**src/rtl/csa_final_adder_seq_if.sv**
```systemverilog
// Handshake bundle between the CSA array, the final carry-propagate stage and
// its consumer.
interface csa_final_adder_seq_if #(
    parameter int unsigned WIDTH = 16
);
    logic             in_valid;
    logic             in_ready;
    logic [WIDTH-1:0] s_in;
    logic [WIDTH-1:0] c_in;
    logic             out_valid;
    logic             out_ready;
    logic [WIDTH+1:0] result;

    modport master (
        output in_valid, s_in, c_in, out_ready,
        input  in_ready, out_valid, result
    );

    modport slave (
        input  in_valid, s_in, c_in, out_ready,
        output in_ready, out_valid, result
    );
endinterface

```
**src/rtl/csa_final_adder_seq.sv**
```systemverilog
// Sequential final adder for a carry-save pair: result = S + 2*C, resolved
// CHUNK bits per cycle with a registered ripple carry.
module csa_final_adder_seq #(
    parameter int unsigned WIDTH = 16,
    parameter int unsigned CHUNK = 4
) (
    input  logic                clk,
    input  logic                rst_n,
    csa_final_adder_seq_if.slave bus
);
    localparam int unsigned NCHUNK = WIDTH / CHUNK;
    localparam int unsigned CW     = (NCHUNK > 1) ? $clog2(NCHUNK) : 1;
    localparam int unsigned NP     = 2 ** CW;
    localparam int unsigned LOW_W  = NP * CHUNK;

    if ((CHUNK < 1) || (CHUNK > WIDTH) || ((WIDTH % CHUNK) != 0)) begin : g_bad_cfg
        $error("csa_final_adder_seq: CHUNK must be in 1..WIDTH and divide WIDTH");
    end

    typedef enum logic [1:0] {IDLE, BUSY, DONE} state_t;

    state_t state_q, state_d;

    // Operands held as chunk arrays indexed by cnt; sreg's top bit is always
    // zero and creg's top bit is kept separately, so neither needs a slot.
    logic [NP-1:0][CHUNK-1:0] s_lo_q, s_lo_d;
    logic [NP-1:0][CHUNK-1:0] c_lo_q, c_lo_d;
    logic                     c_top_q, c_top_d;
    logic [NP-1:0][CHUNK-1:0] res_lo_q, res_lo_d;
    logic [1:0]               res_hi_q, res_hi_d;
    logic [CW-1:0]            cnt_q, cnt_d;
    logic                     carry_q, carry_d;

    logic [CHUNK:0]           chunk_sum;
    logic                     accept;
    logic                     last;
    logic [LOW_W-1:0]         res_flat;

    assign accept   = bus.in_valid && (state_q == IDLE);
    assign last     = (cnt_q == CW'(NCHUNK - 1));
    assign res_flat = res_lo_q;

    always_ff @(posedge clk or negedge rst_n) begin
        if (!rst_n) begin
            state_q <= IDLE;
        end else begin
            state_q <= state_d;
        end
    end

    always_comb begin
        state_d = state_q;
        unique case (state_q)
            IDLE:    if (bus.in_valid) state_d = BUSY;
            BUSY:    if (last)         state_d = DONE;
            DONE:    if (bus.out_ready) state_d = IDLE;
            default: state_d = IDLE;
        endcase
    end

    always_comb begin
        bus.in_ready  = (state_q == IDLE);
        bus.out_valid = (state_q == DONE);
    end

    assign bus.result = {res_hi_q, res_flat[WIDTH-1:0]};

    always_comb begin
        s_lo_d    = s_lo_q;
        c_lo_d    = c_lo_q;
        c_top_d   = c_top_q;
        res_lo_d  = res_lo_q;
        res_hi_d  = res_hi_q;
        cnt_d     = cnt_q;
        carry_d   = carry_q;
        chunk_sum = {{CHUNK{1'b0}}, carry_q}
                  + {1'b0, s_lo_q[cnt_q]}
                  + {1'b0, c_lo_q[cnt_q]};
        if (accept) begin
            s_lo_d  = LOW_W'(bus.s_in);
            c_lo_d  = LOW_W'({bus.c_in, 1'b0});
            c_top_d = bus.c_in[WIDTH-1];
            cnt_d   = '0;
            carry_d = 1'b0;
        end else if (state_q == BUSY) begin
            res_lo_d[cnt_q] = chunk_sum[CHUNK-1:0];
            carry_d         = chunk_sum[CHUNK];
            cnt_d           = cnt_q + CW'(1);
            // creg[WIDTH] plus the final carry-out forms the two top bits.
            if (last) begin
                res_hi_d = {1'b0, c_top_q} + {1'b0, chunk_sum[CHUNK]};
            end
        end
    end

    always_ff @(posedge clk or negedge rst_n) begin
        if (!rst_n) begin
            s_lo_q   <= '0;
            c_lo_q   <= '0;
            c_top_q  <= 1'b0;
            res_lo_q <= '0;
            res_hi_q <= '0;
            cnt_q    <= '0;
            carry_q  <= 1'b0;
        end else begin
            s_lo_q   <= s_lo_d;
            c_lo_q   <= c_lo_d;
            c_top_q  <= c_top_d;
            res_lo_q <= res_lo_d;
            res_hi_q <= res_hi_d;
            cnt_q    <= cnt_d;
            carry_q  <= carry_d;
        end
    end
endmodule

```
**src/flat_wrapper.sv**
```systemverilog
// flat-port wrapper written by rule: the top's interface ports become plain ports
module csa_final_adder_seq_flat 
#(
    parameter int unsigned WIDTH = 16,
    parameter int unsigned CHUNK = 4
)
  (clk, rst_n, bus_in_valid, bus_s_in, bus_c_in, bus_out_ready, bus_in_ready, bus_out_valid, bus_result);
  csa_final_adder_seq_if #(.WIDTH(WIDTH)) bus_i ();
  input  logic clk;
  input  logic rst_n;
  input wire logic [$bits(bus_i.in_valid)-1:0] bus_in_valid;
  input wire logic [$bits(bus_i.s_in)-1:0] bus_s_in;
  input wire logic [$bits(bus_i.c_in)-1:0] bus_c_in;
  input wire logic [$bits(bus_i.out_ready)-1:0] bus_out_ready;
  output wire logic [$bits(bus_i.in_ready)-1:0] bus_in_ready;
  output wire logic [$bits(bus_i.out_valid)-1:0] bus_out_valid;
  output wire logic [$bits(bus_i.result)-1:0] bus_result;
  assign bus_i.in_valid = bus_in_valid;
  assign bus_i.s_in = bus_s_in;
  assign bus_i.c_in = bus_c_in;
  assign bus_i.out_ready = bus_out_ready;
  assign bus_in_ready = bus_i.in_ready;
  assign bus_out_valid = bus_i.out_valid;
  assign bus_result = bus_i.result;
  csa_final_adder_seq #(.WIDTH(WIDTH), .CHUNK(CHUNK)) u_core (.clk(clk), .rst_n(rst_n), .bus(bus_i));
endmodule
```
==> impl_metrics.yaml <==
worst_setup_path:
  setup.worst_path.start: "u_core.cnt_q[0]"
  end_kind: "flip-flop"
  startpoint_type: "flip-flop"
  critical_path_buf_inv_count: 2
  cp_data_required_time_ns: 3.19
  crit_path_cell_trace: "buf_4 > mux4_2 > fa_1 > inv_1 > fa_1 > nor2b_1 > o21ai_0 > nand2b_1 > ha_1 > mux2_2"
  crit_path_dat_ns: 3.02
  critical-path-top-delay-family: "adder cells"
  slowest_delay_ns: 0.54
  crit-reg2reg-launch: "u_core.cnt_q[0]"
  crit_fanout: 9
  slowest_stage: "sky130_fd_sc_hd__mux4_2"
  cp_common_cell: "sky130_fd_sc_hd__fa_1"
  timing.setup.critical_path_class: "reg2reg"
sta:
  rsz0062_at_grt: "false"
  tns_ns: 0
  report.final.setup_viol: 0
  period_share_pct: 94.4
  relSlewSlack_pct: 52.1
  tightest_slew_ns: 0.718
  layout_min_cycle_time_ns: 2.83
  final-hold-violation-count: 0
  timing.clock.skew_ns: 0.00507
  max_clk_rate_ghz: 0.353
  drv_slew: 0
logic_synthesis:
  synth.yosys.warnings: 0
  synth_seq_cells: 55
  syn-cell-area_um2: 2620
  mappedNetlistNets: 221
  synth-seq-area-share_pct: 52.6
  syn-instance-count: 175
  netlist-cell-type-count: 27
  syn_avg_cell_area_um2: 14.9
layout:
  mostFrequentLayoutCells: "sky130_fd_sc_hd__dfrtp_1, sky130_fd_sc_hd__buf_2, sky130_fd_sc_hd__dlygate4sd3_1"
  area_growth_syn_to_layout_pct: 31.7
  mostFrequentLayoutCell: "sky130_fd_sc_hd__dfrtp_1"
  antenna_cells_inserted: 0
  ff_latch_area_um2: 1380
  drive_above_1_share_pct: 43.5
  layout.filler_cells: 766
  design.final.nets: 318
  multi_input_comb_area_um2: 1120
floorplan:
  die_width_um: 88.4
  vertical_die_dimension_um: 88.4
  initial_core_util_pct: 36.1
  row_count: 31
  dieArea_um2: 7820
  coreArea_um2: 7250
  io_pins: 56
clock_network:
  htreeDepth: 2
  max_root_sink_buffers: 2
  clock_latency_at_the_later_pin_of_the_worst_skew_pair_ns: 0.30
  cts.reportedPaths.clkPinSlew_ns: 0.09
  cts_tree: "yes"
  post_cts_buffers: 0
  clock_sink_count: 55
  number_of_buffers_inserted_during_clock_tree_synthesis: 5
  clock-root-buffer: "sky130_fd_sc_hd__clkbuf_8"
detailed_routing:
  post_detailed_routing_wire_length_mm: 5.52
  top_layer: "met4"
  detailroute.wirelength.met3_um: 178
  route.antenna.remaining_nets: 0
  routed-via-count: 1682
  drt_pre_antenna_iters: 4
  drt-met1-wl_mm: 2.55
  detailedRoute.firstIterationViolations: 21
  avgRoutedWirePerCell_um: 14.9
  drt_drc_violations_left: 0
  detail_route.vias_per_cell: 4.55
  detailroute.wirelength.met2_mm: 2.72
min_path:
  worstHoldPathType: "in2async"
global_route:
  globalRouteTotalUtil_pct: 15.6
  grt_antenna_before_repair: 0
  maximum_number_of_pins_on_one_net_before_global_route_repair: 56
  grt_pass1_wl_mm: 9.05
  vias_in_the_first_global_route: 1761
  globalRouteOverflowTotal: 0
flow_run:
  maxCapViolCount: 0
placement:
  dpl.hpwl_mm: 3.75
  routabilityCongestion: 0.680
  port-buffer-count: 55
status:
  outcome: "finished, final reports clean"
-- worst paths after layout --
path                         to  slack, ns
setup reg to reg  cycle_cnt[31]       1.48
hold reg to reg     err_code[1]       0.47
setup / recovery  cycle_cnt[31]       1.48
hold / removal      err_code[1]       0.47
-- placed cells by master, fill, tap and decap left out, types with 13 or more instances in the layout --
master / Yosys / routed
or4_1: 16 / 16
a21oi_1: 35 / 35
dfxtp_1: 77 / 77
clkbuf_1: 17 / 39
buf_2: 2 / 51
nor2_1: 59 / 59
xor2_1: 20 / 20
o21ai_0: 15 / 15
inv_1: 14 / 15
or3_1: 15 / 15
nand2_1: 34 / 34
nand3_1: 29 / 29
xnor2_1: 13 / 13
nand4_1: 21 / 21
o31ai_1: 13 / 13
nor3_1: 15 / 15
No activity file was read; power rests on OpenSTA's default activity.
`config.mk`:
```
export PLATFORM = sky130hd
export DESIGN_NAME = reg_set_arbiter
export DESIGN_NICKNAME = d
export VERILOG_FILES = /design/src/rtl/reg_set_arbiter.sv
export SDC_FILE = /design/constraint.sdc
export NUM_CORES = 1
export LEC_CHECK = 0
export ABC_AREA = 1
export CORE_ASPECT_RATIO = 0.6
export CORE_MARGIN = 3
export CORE_UTILIZATION = 45
export CTS_CLUSTER_DIAMETER = 100
export DETAILED_ROUTE_END_ITERATION = 8
export PLACE_DENSITY = 0.79
export SETUP_SLACK_MARGIN = 0.1
export SKIP_LAST_GASP = 1
export SLEW_MARGIN = 20
export SYNTH_ARGS = -nofsm -noshare
export SYNTH_HDL_FRONTEND = slang
export SYNTH_SLANG_ARGS = --single-unit
```
`constraint.sdc`:
```
create_clock -name clk -period 2.2 [get_ports clk]
set_input_delay 0.55 -clock clk [delete_from_list [all_inputs] [get_ports clk]]
set_output_delay 0.55 -clock clk [all_outputs]
set_load 0.01 [all_outputs]
```
`src/rtl/reg_set_arbiter.sv`:
```
`default_nettype none
// ============================================================================
// reg_set_arbiter
// Round-robin arbitration of two valid/ready write requesters onto a pair of
// storage registers. A capture cycle is followed by a commit cycle.
// Optional requester locking is enabled with ARB_LOCK_EN.
// Revision: 1.0
// ============================================================================
module reg_set_arbiter #(
  parameter int DATA_W = 8
) (
  input  logic              clk,
  input  logic              rst,
  input  logic              req0_valid,
  input  logic              req0_addr,
  input  logic [DATA_W-1:0] req0_data,
  output logic              req0_ready,
  input  logic              req1_valid,
  input  logic              req1_addr,
  input  logic [DATA_W-1:0] req1_data,
  output logic              req1_ready,
`ifdef ARB_LOCK_EN
  input  logic              req0_lock,
  input  logic              req1_lock,
`endif
  output logic [DATA_W-1:0] q0,
  output logic [DATA_W-1:0] q1,
  output logic              wr_done,
  output logic              wr_src
);

  typedef enum logic [0:0] {
    S_IDLE  = 1'b0,
    S_WRITE = 1'b1
  } state_t;

  state_t            r_state;
  state_t            w_state_nxt;
  logic              r_ptr;
  logic              r_hold_addr;
  logic [DATA_W-1:0] r_hold_data;
  logic              r_hold_src;

  logic              w_gnt0;
  logic              w_gnt1;
  logic              w_xfer;
  logic              w_win;
  logic              w_lock;
  logic              w_owner;
  logic              w_own_active;

`ifdef ARB_LOCK_EN
  logic r_owned;
  logic r_owner;

  assign w_owner      = r_owner;
  // Ownership only blocks the other side while the owner is still asking.
  assign w_own_active = r_owned && (r_owner ? req1_valid : req0_valid);
  assign w_lock       = w_win ? req1_lock : req0_lock;

  always_ff @(posedge clk) begin
    if (rst) begin
      r_owned <= 1'b0;
      r_owner <= 1'b0;
    end else if (r_state == S_IDLE) begin
      if (w_xfer) begin
        r_owned <= w_lock;
        r_owner <= w_win;
      end else if (r_owned && !w_own_active) begin
        r_owned <= 1'b0;
      end
    end
  end
`else
  assign w_owner      = 1'b0;
  assign w_own_active = 1'b0;
  assign w_lock       = 1'b0;
`endif

  assign w_xfer     = w_gnt0 | w_gnt1;
  assign w_win      = w_gnt1;
  assign req0_ready = w_gnt0;
  assign req1_ready = w_gnt1;

  always_comb begin
    w_gnt0      = 1'b0;
    w_gnt1      = 1'b0;
    w_state_nxt = r_state;
    if (!rst) begin
      case (r_state)
        S_IDLE: begin
          if (w_own_active) begin
            w_gnt0 = !w_owner;
            w_gnt1 = w_owner;
          end else if (req0_valid && req1_valid) begin
            w_gnt0 = !r_ptr;
            w_gnt1 = r_ptr;
          end else begin
            w_gnt0 = req0_valid;
            w_gnt1 = req1_valid;
          end
          if (w_gnt0 || w_gnt1) begin
            w_state_nxt = S_WRITE;
          end
        end
        S_WRITE: begin
          w_state_nxt = S_IDLE;
        end
        default: begin
          w_state_nxt = S_IDLE;
        end
      endcase
    end
  end

  always_ff @(posedge clk) begin
    if (rst) begin
      r_state <= S_IDLE;
    end else begin
      r_state <= w_state_nxt;
    end
  end

  always_ff @(posedge clk) begin
    if (rst) begin
      r_ptr       <= 1'b0;
      r_hold_addr <= 1'b0;
      r_hold_data <= '0;
      r_hold_src  <= 1'b0;
      q0          <= '0;
      q1          <= '0;
      wr_done     <= 1'b0;
      wr_src      <= 1'b0;
    end else begin
      wr_done <= 1'b0;
      case (r_state)
        S_IDLE: begin
          if (w_xfer) begin
            r_hold_addr <= w_win ? req1_addr : req0_addr;
            r_hold_data <= w_win ? req1_data : req0_data;
            r_hold_src  <= w_win;
            // A locked transfer keeps priority where it is.
            if (!w_lock) begin
              r_ptr <= ~w_win;
            end
          end
        end
        S_WRITE: begin
          if (r_hold_addr) begin
            q1 <= r_hold_data;
          end else begin
            q0 <= r_hold_data;
          end
          wr_done <= 1'b1;
          wr_src  <= r_hold_src;
        end
        default: begin
          wr_done <= 1'b0;
        end
      endcase
    end
  end

endmodule
`default_nettype wire

```
==> results of run 1 <==
-- power groups by stage --
| stage | sequential [W] | clock [W] | combinational [W] |
|---|---|---|---|
| after detailed placement | 0.000611 | 0 | 0.000231 |
| after floorplan | 0.000617 | 0 | 0.000108 |
| final | 0.000599 | 0.000452 | 0.000236 |
| after global routing | 0.000603 | 0.000486 | 0.000259 |
| after global placement | 0.000609 | 0 | 0.000222 |
| after CTS | 0.000599 | 0.000462 | 0.000235 |
`src/rtl/mem_pkg.sv`:
```
// Shared definitions for the two-port RAM arbiter: command encodings,
// ownership states and default bus widths.
package mem_pkg;

    localparam int AW_DEF = 9;
    localparam int DW_DEF = 16;

    localparam logic [1:0] MNONE    = 2'b00;
    localparam logic [1:0] MREAD    = 2'b01;
    localparam logic [1:0] MWRITE   = 2'b10;
    localparam logic [1:0] MILLEGAL = 2'b11;

    typedef enum logic [1:0] {
        IDLE = 2'd0,
        OWN0 = 2'd1,
        OWN1 = 2'd2
    } own_state_t;

    function automatic logic is_req(input logic [1:0] cmd);
        return (cmd == MREAD) || (cmd == MWRITE);
    endfunction

endpackage

```
`src/rtl/rr_pick2.sv`:
```
// Combinational two-way chooser: round-robin on the last grant, or fixed
// priority with port 0 winning. Output is one-hot or zero.
module rr_pick2 (
    input  logic [1:0] req,
    input  logic       last,
    input  logic       fixed,
    output logic [1:0] gnt
);

    always_comb begin
        gnt = req;
        // Contention: port 0 wins under fixed priority or when port 1 went last.
        if (req == 2'b11) begin
            gnt = (fixed || last) ? 2'b01 : 2'b10;
        end
    end

endmodule

```
`src/rtl/mem_arbiter.sv`:
```
// Arbitrates a single-port RAM between two requesters with combinational
// grants, 1-cycle read return, optional bus lock and a sticky error flag.
module mem_arbiter
    import mem_pkg::*;
#(
    parameter int AW         = AW_DEF,
    parameter int DW         = DW_DEF,
    parameter int FIXED_PRIO = 0
) (
    input  logic          clk,
    input  logic          reset,
    input  logic [1:0]    cmd0,
    input  logic [AW-1:0] addr0,
    input  logic [DW-1:0] wdata0,
    input  logic          lock0,
    output logic          gnt0,
    output logic          rvalid0,
    output logic [DW-1:0] rdata0,
    input  logic [1:0]    cmd1,
    input  logic [AW-1:0] addr1,
    input  logic [DW-1:0] wdata1,
    input  logic          lock1,
    output logic          gnt1,
    output logic          rvalid1,
    output logic [DW-1:0] rdata1,
    output logic [AW-1:0] ram_addr,
    output logic          ram_we,
    output logic [DW-1:0] ram_din,
    input  logic [DW-1:0] ram_dout,
    output logic          err
);

    own_state_t    state_reg, state_next;
    logic          last_reg;
    logic [1:0]    rvalid_reg;
    logic          err_reg;
    logic [AW-1:0] ram_addr_reg;

    logic [1:0]    eligible;
    logic [1:0]    gnt_vec;
    logic [1:0]    rd_gnt;

    // State register, last-grant pointer, read-return pipeline and error flag.
    always_ff @(posedge clk or negedge reset) begin
        if (!reset) begin
            state_reg    <= IDLE;
            last_reg     <= 1'b1;
            rvalid_reg   <= 2'b00;
            err_reg      <= 1'b0;
            ram_addr_reg <= '0;
        end else begin
            state_reg    <= state_next;
            rvalid_reg   <= rd_gnt;
            ram_addr_reg <= ram_addr;
            err_reg      <= err_reg | (cmd0 == MILLEGAL) | (cmd1 == MILLEGAL);
            if (|gnt_vec) begin
                last_reg <= gnt_vec[1];
            end
        end
    end

    // A held lock masks the other port; a falling lock re-arbitrates at once.
    always_comb begin
        eligible = {is_req(cmd1), is_req(cmd0)};
        case (state_reg)
            OWN0:    if (lock0) eligible = {1'b0, is_req(cmd0)};
            OWN1:    if (lock1) eligible = {is_req(cmd1), 1'b0};
            default: ;
        endcase
        if (!reset) begin
            eligible = 2'b00;
        end
    end

    rr_pick2 u_pick (
        .req   (eligible),
        .last  (last_reg),
        .fixed (FIXED_PRIO != 0),
        .gnt   (gnt_vec)
    );

    always_comb begin
        state_next = IDLE;
        case (state_reg)
            OWN0:    if (lock0) state_next = OWN0;
            OWN1:    if (lock1) state_next = OWN1;
            default: state_next = IDLE;
        endcase
        if (gnt_vec[0] && lock0) begin
            state_next = OWN0;
        end else if (gnt_vec[1] && lock1) begin
            state_next = OWN1;
        end
    end

    always_comb begin
        gnt0     = gnt_vec[0];
        gnt1     = gnt_vec[1];
        ram_addr = ram_addr_reg;
        ram_we   = 1'b0;
        ram_din  = '0;
        rd_gnt   = gnt_vec & {cmd1 == MREAD, cmd0 == MREAD};
        if (gnt_vec[1]) begin
            ram_addr = addr1;
            ram_we   = (cmd1 == MWRITE);
            ram_din  = wdata1;
        end else if (gnt_vec[0]) begin
            ram_addr = addr0;
            ram_we   = (cmd0 == MWRITE);
            ram_din  = wdata0;
        end
    end

    assign rvalid0 = rvalid_reg[0];
    assign rvalid1 = rvalid_reg[1];
    assign rdata0  = rvalid_reg[0] ? ram_dout : '0;
    assign rdata1  = rvalid_reg[1] ? ram_dout : '0;
    assign err     = err_reg;

endmodule

```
============================================================
▸ **Task to carry out**: Where the line holding "hold / removal" appears in the listing above, start reproducing exactly, and end with the line holding "nor3_1: 15 / 15".

▸ **Response area**:
hold / removal      err_code[1]       0.47
-- placed cells by master, fill, tap and decap left out, types with 13 or more instances in the layout --
master / Yosys / routed
or4_1: 16 / 16
a21oi_1: 35 / 35
dfxtp_1: 77 / 77
clkbuf_1: 17 / 39
buf_2: 2 / 51
nor2_1: 59 / 59
xor2_1: 20 / 20
o21ai_0: 15 / 15
inv_1: 14 / 15
or3_1: 15 / 15
nand2_1: 34 / 34
nand3_1: 29 / 29
xnor2_1: 13 / 13
nand4_1: 21 / 21
o31ai_1: 13 / 13
nor3_1: 15 / 15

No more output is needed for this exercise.